About

The overall objective of this project is to develop a novel approach to storm-avoidance aircraft trajectory optimization that combines optimal control techniques with imitation learning. The hypothesis it that the ideal manoeuvres to avoid the cells of a storm can be learned from demonstrations, which in this context, are storm-avoidance trajectories predicted by analyzing real storm-avoidance trajectories, rather than determined using pure aircraft trajectory optimization techniques. Both the prediction of the aircraft trajectory to avoid storms and its optimisation will be carried out based on the predicted evolution of storms using artificial intelligence techniques. The problem will be solved in the 3D space, i.e., the optimized storm-avoidance trajectories will have three spatial components plus time.

STORM-ATS

Subproject 1 (PID2021-122323OB-C31)

The storm-avoidance aircraft trajectory optimization method developed in Subproject 1 combines imitation learning with optimal control and, besides the weather forecast, it considers multiple aircraft described by precise dynamical models, the operational constraints, and all the uncertainties of the problem. It additionally allows a probabilistic upper bound on the risk of encountering a cell of a storm to be included in the formulation to take into account the risk aversion of the pilots. It is also endowed with decision-making capabilities to solve possible contingencies.

Subproject 2 (PID2021-122323OB-C32)

Two different storm-avoidance aircraft trajectory prediction methods will be developed in Subproject 2, one for the short-term time horizon (0-2 hours) and another one for the long-term time horizon (beyond 2 hours). Several factors are considered in the short-term aircraft trajectory prediction method, such as the three-dimensionality of the weather phenomena, the inherent uncertainty of the weather forecasts -which are in this case ensemble nowcasts-, the uncertain storm-avoidance strategies, and the uncertainty in the take-off time of those aircraft that are on-ground at the time of the prediction. The same factors are considered in the long-term aircraft trajectory prediction method, except the weather forecasts, which in this case are ensemble prediction systems. One important aspect in this case is to establish the probabilistic relationship between the expected trajectory deviations and the convection indicators provided by the ensemble prediction systems.

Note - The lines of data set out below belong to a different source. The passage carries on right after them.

===== config.mk =====
export PLATFORM = sky130hd
export DESIGN_NAME = binary_to_decimal_ascii_flat
export DESIGN_NICKNAME = d
export VERILOG_FILES = /design/src/hdl/bdasc_pkg.sv /design/src/hdl/bdasc_if.sv /design/src/hdl/binary_to_decimal_ascii.sv /design/src/flat_wrapper.sv
export SDC_FILE = /design/constraint.sdc
export NUM_CORES = 1
export LEC_CHECK = 0
export BUFFER_PORTS_ARGS = -buffer_cell sky130_fd_sc_hd__buf_4
export CAP_MARGIN = 15
export CORE_MARGIN = 10
export CORE_UTILIZATION = 39
export DETAILED_ROUTE_END_ITERATION = 10
export PLACE_DENSITY_LB_ADDON = 0.25
export SYNTH_ARGS = -nofsm -noshare
export SYNTH_HDL_FRONTEND = slang
export SYNTH_SLANG_ARGS = --single-unit

===== constraint.sdc =====
create_clock -name clock -period 49.2 [get_ports clock]
set_clock_uncertainty 0.1 [all_clocks]
set_input_delay 4.92 -clock clock [delete_from_list [all_inputs] [get_ports clock]]
set_output_delay 4.92 -clock clock [all_outputs]
set_load 0.05 [all_outputs]

===== src/hdl/bdasc_pkg.sv =====
package bdasc_pkg;
   localparam int ValueWidth = 32;
   localparam int CharWidth = 6;
   localparam int DefaultMaxDigits = 10;
   localparam int ValueDigits = 10;
   localparam logic [CharWidth-1:0] AsciiZero = 6'd48;

   typedef struct packed {
      logic [ValueWidth-1:0] value;
   } req_type;

   typedef struct packed {
      logic [CharWidth-1:0] character;
      logic                 last;
   } rsp_type;
endpackage


===== src/hdl/bdasc_if.sv =====
interface bdasc_req_if;
   import bdasc_pkg::*;
   logic    valid;
   logic    ready;
   req_type data;
   modport source (output valid, output data, input ready);
   modport sink (input valid, input data, output ready);
endinterface

interface bdasc_rsp_if;
   import bdasc_pkg::*;
   logic    valid;
   logic    ready;
   rsp_type data;
   modport source (output valid, output data, input ready);
   modport sink (input valid, input data, output ready);
endinterface


===== src/hdl/binary_to_decimal_ascii.sv =====
// Converts an unsigned 32-bit number into its decimal digits as ASCII
// characters, most significant first, without leading zeros; zero gives a
// single '0', and the final character of each number carries last. A number
// passes through a 32-stage double-dabble pipeline, one shift-and-adjust per
// stage, then a digit register that emits one character per cycle while
// rsp.ready is high. A new number can enter each cycle the pipeline moves;
// the emitter holds a number until all of its digits (one to ten) are taken,
// so sustained rate is set by the digit count. Digits above MAX_DIGITS are
// dropped.
module binary_to_decimal_ascii #(
   parameter int MAX_DIGITS = bdasc_pkg::DefaultMaxDigits
) (
   input logic clock,
   input logic reset,
   bdasc_req_if.sink   req,
   bdasc_rsp_if.source rsp
);
   import bdasc_pkg::*;

   localparam int Stages = ValueWidth;
   localparam int BcdWidth = 4 * ValueDigits;
   localparam int NumDigits = (MAX_DIGITS < ValueDigits) ? MAX_DIGITS : ValueDigits;
   localparam int CntWidth = $clog2(NumDigits + 1);
   localparam int IdxWidth = (NumDigits > 1) ? $clog2(NumDigits) : 1;

   logic [Stages:0]          vld_ff;
   logic [ValueWidth-1:0]    bin_ff [Stages+1];
   logic [BcdWidth-1:0]      bcd_ff [Stages+1];
   logic                     advance;

   logic [3:0]               dig_ff [NumDigits];
   logic [3:0]               dig_in [NumDigits];
   logic [CntWidth-1:0]      cnt_ff, cnt_in;
   logic                     busy_ff;
   logic                     load;
   logic [CntWidth-1:0]      ndig;
   logic [IdxWidth-1:0]      idx;

   assign load = vld_ff[Stages] && (!busy_ff || (rsp.ready && cnt_ff == CntWidth'(1)));
   assign advance = !vld_ff[Stages] || load;
   assign req.ready = advance;

   always_ff @(posedge clock) begin
      if (reset) begin
         vld_ff <= '0;
      end else if (advance) begin
         vld_ff <= {vld_ff[Stages-1:0], req.valid};
      end
   end

   always_comb begin
      for (int d = 0; d < NumDigits; d++) begin
         dig_in[d] = bcd_ff[Stages][4*d +: 4];
      end
      ndig = CntWidth'(1);
      for (int d = 1; d < NumDigits; d++) begin
         if ((bcd_ff[Stages] >> (4 * d)) != '0) begin
            ndig = CntWidth'(d + 1);
         end
      end
   end

   always_ff @(posedge clock) begin
      if (advance) begin
         bin_ff[0] <= req.data.value;
         bcd_ff[0] <= '0;
         for (int s = 0; s < Stages; s++) begin
            logic [BcdWidth-1:0] adj;
            adj = bcd_ff[s];
            for (int d = 0; d < ValueDigits; d++) begin
               if (adj[4*d +: 4] >= 4'd5) begin
                  adj[4*d +: 4] = adj[4*d +: 4] + 4'd3;
               end
            end
            bcd_ff[s+1] <= {adj[BcdWidth-2:0], bin_ff[s][ValueWidth-1]};
            bin_ff[s+1] <= {bin_ff[s][ValueWidth-2:0], 1'b0};
         end
      end
   end

   always_ff @(posedge clock) begin
      if (reset) begin
         busy_ff <= 1'b0;
         cnt_ff <= '0;
      end else if (load) begin
         busy_ff <= 1'b1;
         cnt_ff <= ndig;
      end else if (busy_ff && rsp.ready) begin
         cnt_ff <= cnt_ff - CntWidth'(1);
         busy_ff <= (cnt_ff != CntWidth'(1));
      end
   end

   always_ff @(posedge clock) begin
      if (load) begin
         dig_ff <= dig_in;
      end
   end

   assign idx = IdxWidth'(cnt_ff - CntWidth'(1));
   assign rsp.valid = busy_ff;
   assign rsp.data.character = AsciiZero + CharWidth'(dig_ff[idx]);
   assign rsp.data.last = (cnt_ff == CntWidth'(1));
endmodule


===== src/flat_wrapper.sv =====
// flat-port wrapper written by rule: the top's interface ports become plain ports
module binary_to_decimal_ascii_flat import bdasc_pkg::*;
#(
   parameter int MAX_DIGITS = bdasc_pkg::DefaultMaxDigits
)
  (clock, reset, req_valid, req_data, req_ready, rsp_valid, rsp_data, rsp_ready);
  bdasc_req_if req_i ();
  bdasc_rsp_if rsp_i ();
  input logic clock;
  input logic reset;
  input wire logic [$bits(req_i.valid)-1:0] req_valid;
  input wire logic [$bits(req_i.data)-1:0] req_data;
  output wire logic [$bits(req_i.ready)-1:0] req_ready;
  output wire logic [$bits(rsp_i.valid)-1:0] rsp_valid;
  output wire logic [$bits(rsp_i.data)-1:0] rsp_data;
  input wire logic [$bits(rsp_i.ready)-1:0] rsp_ready;
  assign req_i.valid = req_valid;
  assign req_i.data = req_data;
  assign req_ready = req_i.ready;
  assign rsp_valid = rsp_i.valid;
  assign rsp_data = rsp_i.data;
  assign rsp_i.ready = rsp_ready;
  binary_to_decimal_ascii #(.MAX_DIGITS(MAX_DIGITS)) u_core (.clock(clock), .reset(reset), .req(req_i), .rsp(rsp_i));
endmodule

==> results.md <==
* Pwr dens at 58.13 nW/um^2
* GR Util met1 at 0.1041
* Worst slew margin at 0.3002
* Setup CP Type: input pin to primary output
* Layout cell share with drive strength beyond 1 at 0.06022
* TNS Setup at 0 ns
* Crit-path max cell delay at 0.33 ns
* Post-CTS sizing at 0
* Total of max-cap violations at 0
* WHS Path Cells at 0
* Worst Tran Pin Value at 1.050 ns
* Vias in the first global route at 26810
* Avg Cell Area, Syn at 13.88 sq um
* Detailed-router iteration count before antenna repair at 5
* Root Driver: clkbuf_16
* Ant. Diodes at 0
* Post-Syn Instances at 3916
* Dpl cell area at 57100 sq um
* Die Y at 393.3 um
* Non-Filler Instances at 6064
* Synth area leader: edfxtp_1
* Filler cells at 12280
* Design area at 61510 sq um
* Ys async rst share at 0
* Grt ovf at 0
* Fin. max-slew vios at 0
* Layout net count at 4450
* WL final at 70300 um
* Top_reg_cell synth: edfxtp_1
* Detailed Route Iter0 Violations at 1300
* Critical path capture point type: primary output
* Maximum number of pins on one net before global-route repair at 185
* Placed instance count at 5820
* I/O Pins at 45
* Met3 Usage GRT at 0.02569
* Placement row count at 136
* Fin crit share at 0.2319
* Worst skew pair latency at 0.75 ns
* GP Congestion at 0.7257
* Num CTS Buffers at 138
* Hold Crit Class: flop to flop
* Gr busiest metal: met2
* Status: finished, final reports clean
* Vias at 27320
* Count of cell types in the netlist at 40
* Pwr Total at 3.575 mW
* Antenna violations before repair at 1
* Worst-path clk slew at 0.06 ns
* Synth Register Bits at 1286
* First-pass GRT wire length at 121300 um
* Via density at 4.505
* Fmax at 87.66 MHz
* Critical Path AT at 6.39 ns
* Antenna Nets Post-Route at 0
* Initial Util at 0.3938
* Area growth syn-to-layout at 13.18%
* Die width at 393.3 um
* Yosys warnings at 0
* Leakage at 24.88 nW
* GRT Overall Usage at 0.09272
* Cell Chain, Critical Path: buf_4 -> nand4bb_1 -> and3_1 -> buf_4 -> inv_8 -> buf_4
* Crit Path Max Fanout at 56
* Post-DP HPWL at 43500 um
* Critical path required time at 44.18 ns
* CTS Hold Bufs at 0
* CTS tree: yes
* Mapped Area at 54350 sq um
* EDFF count, synth at 1248
* Crit path top cell by count: buf_4
* Peak VDD IR at 0.00003128 V
* Die ar. at 154700 sq um
* Slowest-stage cell, CP: inv_8
* RSZ-0062 raised after global routing: no
* R2R depth at 9
* Post-CTS setup buffer count at 0
* Final min period at 11.41 ns
* # port buffers at 42
* Top cells by area, synth: edfxtp_1 (69%), ha_1 (7.3%), nand2_1 (4.5%), nand2b_1 (3.3%), mux2i_1 (2.9%)
* Fin util at 0.4457
* CTS Sinks at 1286
* Seq/Total Area, Yosys at 0.7036
* Final Hold Violating Endpoints at 0
* Startpoint Class: input pin
* DRC errors left at 0
* Core area at 138000 sq um
* Maximum buffer depth of the clock tree at 3
* GR Layer Usage met2 at 0.1674
* Endpoints failing setup at 0
* Share of the synthesized area in the top cell type at 0.6896
* Wire per inst at 11.59 um
* H-Tree Depth at 4
final timing paths:
kind | start | end | slack [ns]
hold reg to reg | u_core.bcd_ff[0][1197]$_DFFE_PP_ | u_core.bcd_ff[0][1238]$_DFFE_PP_ | 0.30
setup reg to reg | u_core.cnt_ff[0]$_SDFFE_PP0P_ | u_core.bcd_ff[0][440]$_DFFE_PP_ | 43.34
setup / recovery | rsp_ready | req_ready | 37.79
hold / removal | u_core.bcd_ff[0][1197]$_DFFE_PP_ | u_core.bcd_ff[0][1238]$_DFFE_PP_ | 0.30
per-stage QoR:
step / worst slack, ns / hold WS, ns
after floorplan: 5.535 / 0.3003
after global placement: 37.77 / 0.3002
after detailed placement: 37.76 / 0.3045
after CTS: 37.76 / 0.2970
after global routing: 37.61 / 0.3024
final: 37.79 / 0.2973
metal layers:
layer  wire (um)  up-vias
met5           0        -
met2       35830      238
met3        2760      140
met1       30000    12780
li1            -    14160
met4        1706        0
where the power goes:
part	total, mW	internal [mW]	switching, mW
Clock	0.993	0.575	0.417
Sequential	1.77	1.58	0.188
Combinational	0.816	0.386	0.430
flip-flops by register name (all words and copies together), names as in the netlist:
| name | count |
|---|---|
| u_core.vld_ff | 33 |
| u_core.bin_ff | 528 |
| u_core.dig_ff | 40 |
| u_core.cnt_ff | 4 |
| u_core.bcd_ff | 680 |
| u_core.rsp.valid | 1 |
Yosys cell counts (2+ instances only):
cell / count
xnor2_1: 155
clkbuf_1: 13
o21ai_0: 301
o22a_1: 5
nor2b_1: 4
nor4_1: 7
o22ai_1: 4
mux4_2: 8
o21a_1: 7
a21oi_1: 199
inv_1: 320
buf_4: 2
ha_1: 317
mux2i_1: 158
nand2_1: 648
nor2_1: 167
dfxtp_1: 38
o32ai_1: 2
nand2b_1: 289
or4_1: 4
edfxtp_1: 1248
xor2_1: 2
critical path, delay by kind of cell:
family | cells | cell delay [ns]
buffers and inverters | 4 | 0.94
AND/OR/NAND/NOR | 2 | 0.48
cell type report:
class / instances / area (sq um) / share of cell area
inverter: 321 / 1212 / 0.01971
multi-input combinational: 2294 / 14850 / 0.2414
clock inverter: 84 / 848.3 / 0.01379
clock buffer: 160 / 3557 / 0.05783
sequential: 1286 / 38240 / 0.6217
timing repair buffer: 56 / 470.5 / 0.007649
tap: 1863 / 2331 / 0.03790
cells by family (layout without fill, tap and decap cells):
kind of cell,after synthesis,after routing,synth area share
and+or+nand+nor,1126,1126,0.09230
buffers and inverters,337,621,0.02344
muxes,167,167,0.03262
adders and majority gates,317,317,0.07298
DFF,1286,1286,0.7036
other,1,2,0.00006900
xor gates and xnor gates,157,157,0.02530
AOI/OAI and AO/OA,525,525,0.04971
cell usage in the layout (no fill, tap or decap), types with 2 or more instances in the layout:
cell,count
edfxtp_1,1248
nand2_1,648
conb_1,2
clkinv_1,37
o22ai_1,4
nor2b_1,4
clkinv_8,2
bufinv_16,10
buf_12,4
o22a_1,5
mux4_2,8
o32ai_1,2
mux2i_1,158
nand2b_1,289
clkinv_4,2
inv_1,320
nor2_1,167
clkinv_16,6
ha_1,317
xor2_1,2
buf_4,52
o21a_1,7
a21oi_1,198
or4_1,4
clkinv_2,17
nor4_1,7
clkbuf_16,139
clkinvlp_4,4
o21ai_0,301
inv_6,5
dfxtp_1,38
xnor2_1,155
clkbuf_1,21
No activity file was read; power rests on OpenSTA's default activity.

Subproject 3 (PID2021-122323OB-C33)

In Subproject 3, numerical weather predictions and machine learning techniques will be used to generate different predictions of the evolution of the storms, one for the short-term time horizon (1-2 hours), and another one for the long-term time horizon (up to 36 hours). The hypothesis is that there is a correlation between numerical weather prediction parameters and convective weather phenomena, which will be revealed using advanced neural network architectures.

The result of this project will represent a step forward in effectively and efficiently preventing the disruptive effects of adverse weather conditions on the air transport system, while maintaining high safety standards.